Mechanical processing

As briefly discussed above, the primary outcome of cereal processing is to increase the bioavailability of nutrients within the cereal grain to the consumer, be they human or animal. Mechanical processing can be divided into three broad categories: abrasive, reductive or a combination of the two.

13.3.1 Abrasive processes

At their simplest, abrasive processes remove the outer seed coat and aleurone layers (often referred to as the bran layers) from the kernel leaving the starchy endosperm exposed and more susceptible to the effects of cooking. Two of the principal grains processed in this way are rice and barley, yielding white rice or pearled barley respectively. Production of white rice also leads to the removal of the embryo. In terms of nutrition, one of the principal challenges with abrasive and other methods, which lead to the removal of the bran layers, is the corresponding loss of some B-vitamins (e.g. thiamin). Kik (1943) reported losses of between 5- and 10-fold when comparing the thiamin contents of milled, polished rice with those of paddy rice. Historically, this only presented a problem in societies with a restricted food supply, leading to the vitamin deficiency disease beriberi (summarised by Bender and Bender, 1997). Despite improvements in the quality of the food supply, both in terms of quantity and diversity, sociological changes can contribute to reoccurrence of the disease, where it was once thought to have been eliminated. Kawai et al (1980) reported the reappearance of shoshin (acute) beriberi in Japanese adolescents consuming a diet made up predominantly of high carbohydrate, low nutrient density foods such as carbonated soft drinks, polished rice and 'instant' noodles.
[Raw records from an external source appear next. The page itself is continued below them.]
<file path="config.mk">
export PLATFORM = sky130hd
export DESIGN_NAME = cacheCtrl
export DESIGN_NICKNAME = d
export VERILOG_FILES = /design/src/rtl/cachePkg.sv /design/src/rtl/cacheCtrl.sv
export SDC_FILE = /design/constraint.sdc
export NUM_CORES = 1
export LEC_CHECK = 0
export BUFFER_PORTS_ARGS = -buffer_cell sky130_fd_sc_hd__buf_2
export CORE_AREA = 4 4 225 227
export CTS_CLUSTER_DIAMETER = 150
export DETAILED_ROUTE_END_ITERATION = 10
export DIE_AREA = 0 0 229 231
export SYNTH_ARGS = -nofsm -noshare
export SYNTH_HDL_FRONTEND = slang
export SYNTH_SLANG_ARGS = --single-unit
</file>
<file path="constraint.sdc">
create_clock -name clk -period 3.5 [get_ports clk]
set_input_delay 0.35 -clock clk [delete_from_list [all_inputs] [get_ports clk]]
set_output_delay 0.35 -clock clk [all_outputs]
set_load 0.02 [all_outputs]
</file>
`src/rtl/core_pkg.sv`:
```
`default_nettype none

package core_pkg;

    localparam int xlen       = 32;
    localparam int reg_addr_w = 5;
    localparam int num_regs   = 32;

    // op classes in the decoder control word numbering
    localparam logic [3:0] cls_alu  = 4'd0;
    localparam logic [3:0] cls_excp = 4'd3;
    localparam logic [3:0] cls_mem  = 4'd5;

    // alu subtypes
    localparam logic [4:0] alu_add  = 5'd0;
    localparam logic [4:0] alu_sub  = 5'd1;
    localparam logic [4:0] alu_slt  = 5'd2;
    localparam logic [4:0] alu_sltu = 5'd3;
    localparam logic [4:0] alu_and  = 5'd4;
    localparam logic [4:0] alu_or   = 5'd5;
    localparam logic [4:0] alu_xor  = 5'd6;
    localparam logic [4:0] alu_nor  = 5'd7;
    localparam logic [4:0] alu_sll  = 5'd8;
    localparam logic [4:0] alu_srl  = 5'd9;
    localparam logic [4:0] alu_sra  = 5'd10;
    // lui just passes source 2
    localparam logic [4:0] alu_lui  = 5'd11;

    // memory subtypes with loads below stores
    localparam logic [4:0] mem_ld_b = 5'd0;
    localparam logic [4:0] mem_ld_h = 5'd1;
    localparam logic [4:0] mem_ld_w = 5'd2;
    localparam logic [4:0] mem_st_b = 5'd3;
    localparam logic [4:0] mem_st_h = 5'd4;
    localparam logic [4:0] mem_st_w = 5'd5;

    // operand source selects
    localparam logic       src1_reg  = 1'b0;
    localparam logic       src1_pc   = 1'b1;
    localparam logic [1:0] src2_reg  = 2'd0;
    localparam logic [1:0] src2_imm  = 2'd1;
    localparam logic [1:0] src2_four = 2'd3;

    // address not aligned
    localparam logic [5:0] excp_ale = 6'b001001;

    typedef enum logic [1:0] {
        size_byte = 2'd0,
        size_half = 2'd1,
        size_word = 2'd2
    } size_t;

    typedef struct packed {
        logic       src1;
        logic [1:0] src2;
        logic [4:0] subtype;
        logic [3:0] pad;
        logic [3:0] cls;
    } alu_ctl_t;

    typedef struct packed {
        logic [6:0] pad;
        logic [4:0] subtype;
        logic [3:0] cls;
    } mem_ctl_t;

    // class sits in [3:0] in both views and picks the view
    typedef union packed {
        alu_ctl_t alu;
        mem_ctl_t mem;
    } ctl_u;

    typedef struct packed {
        logic                  valid;
        logic [xlen-1:0]       pc;
        ctl_u                  ctl;
        logic [reg_addr_w-1:0] rj;
        logic [reg_addr_w-1:0] rk;
        logic [reg_addr_w-1:0] rd;
        logic [xlen-1:0]       imm;
    } issue_op_t;

    typedef struct packed {
        logic                  en;
        logic [reg_addr_w-1:0] addr;
        logic [xlen-1:0]       data;
    } wb_t;

    typedef struct packed {
        logic            valid;
        logic [xlen-1:0] addr;
        size_t           size;
        logic            store;
        logic [xlen-1:0] wdata;
    } mem_req_t;

    typedef struct packed {
        logic            valid;
        logic [xlen-1:0] pc;
        logic [5:0]      code;
    } excp_t;

endpackage

`default_nettype wire
```
`src/rtl/mem_align_check.sv`:
```
`timescale 1ns/10ps
`default_nettype none

module mem_align_check (
    input  core_pkg::ctl_u            op_ctl,
    input  logic [core_pkg::xlen-1:0] rj_val,
    input  logic [core_pkg::xlen-1:0] imm,
    input  logic [core_pkg::xlen-1:0] rd_val,
    output core_pkg::ctl_u            out_ctl,
    output core_pkg::mem_req_t        req,
    output logic [5:0]                excp_code
);
    import core_pkg::*;

    logic [xlen-1:0] addr;
    size_t           size;
    logic            store;
    logic            misaligned;

    assign addr = rj_val + imm;

    // size and direction straight from the subtype
    always_comb begin
        case (op_ctl.mem.subtype)
            mem_ld_b, mem_st_b: size = size_byte;
            mem_ld_h, mem_st_h: size = size_half;
            default:            size = size_word;
        endcase
        store = op_ctl.mem.subtype inside {mem_st_b, mem_st_h, mem_st_w};
        misaligned = (size == size_half && addr[0]) ||
                     (size == size_word && addr[1:0] != 2'b00);
    end

    // a bad access leaves exe0 as an exception op
    always_comb begin
        out_ctl   = op_ctl;
        req       = '0;
        excp_code = '0;
        if (op_ctl.mem.cls == cls_mem) begin
            if (misaligned) begin
                out_ctl.mem.cls = cls_excp;
                excp_code       = excp_ale;
            end else begin
                req.valid = 1'b1;
                req.addr  = addr;
                req.size  = size;
                req.store = store;
                req.wdata = store ? rd_val : '0;
            end
        end
    end

endmodule

`default_nettype wire

```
13.3.2 Reductive processes

Most cereals are converted to smaller particles before processing and consumption. At the very basic level, this can involve simply cutting the grain into large fragments, for example in the manufacture of maize grits. Alternatively, grain can be reduced to a powder form which may or may not be fractionated into different components of the kernel. This can lead to the separation of the bran, aleu-rone and embryo from the starchy endosperm.

Most modern industrial flour production involves a progressive reduction process using a system of roller mills (discussed by Kent and Evers, 1994). In summary, wheat grains are adjusted to an appropriate moisture content and pass through a system whereby they are first fragmented (Break Release) and the starchy endosperm is removed from the bran. This in itself is a progressive process, involving a number of break mills. Grain particles are separated on the basis of size by a sieve process and either re-enter the break operation or pass on to the second stage of the process (Reduction). 'Break Release' leads to the production of two fractions, bran (seed coats) and the starchy endosperm, referred to as semolina in the UK. Particles of bran still attached to endosperm and which have not been reduced by the break system pass into the Scratch system, which effects a separation between the seed coat and the endosperm.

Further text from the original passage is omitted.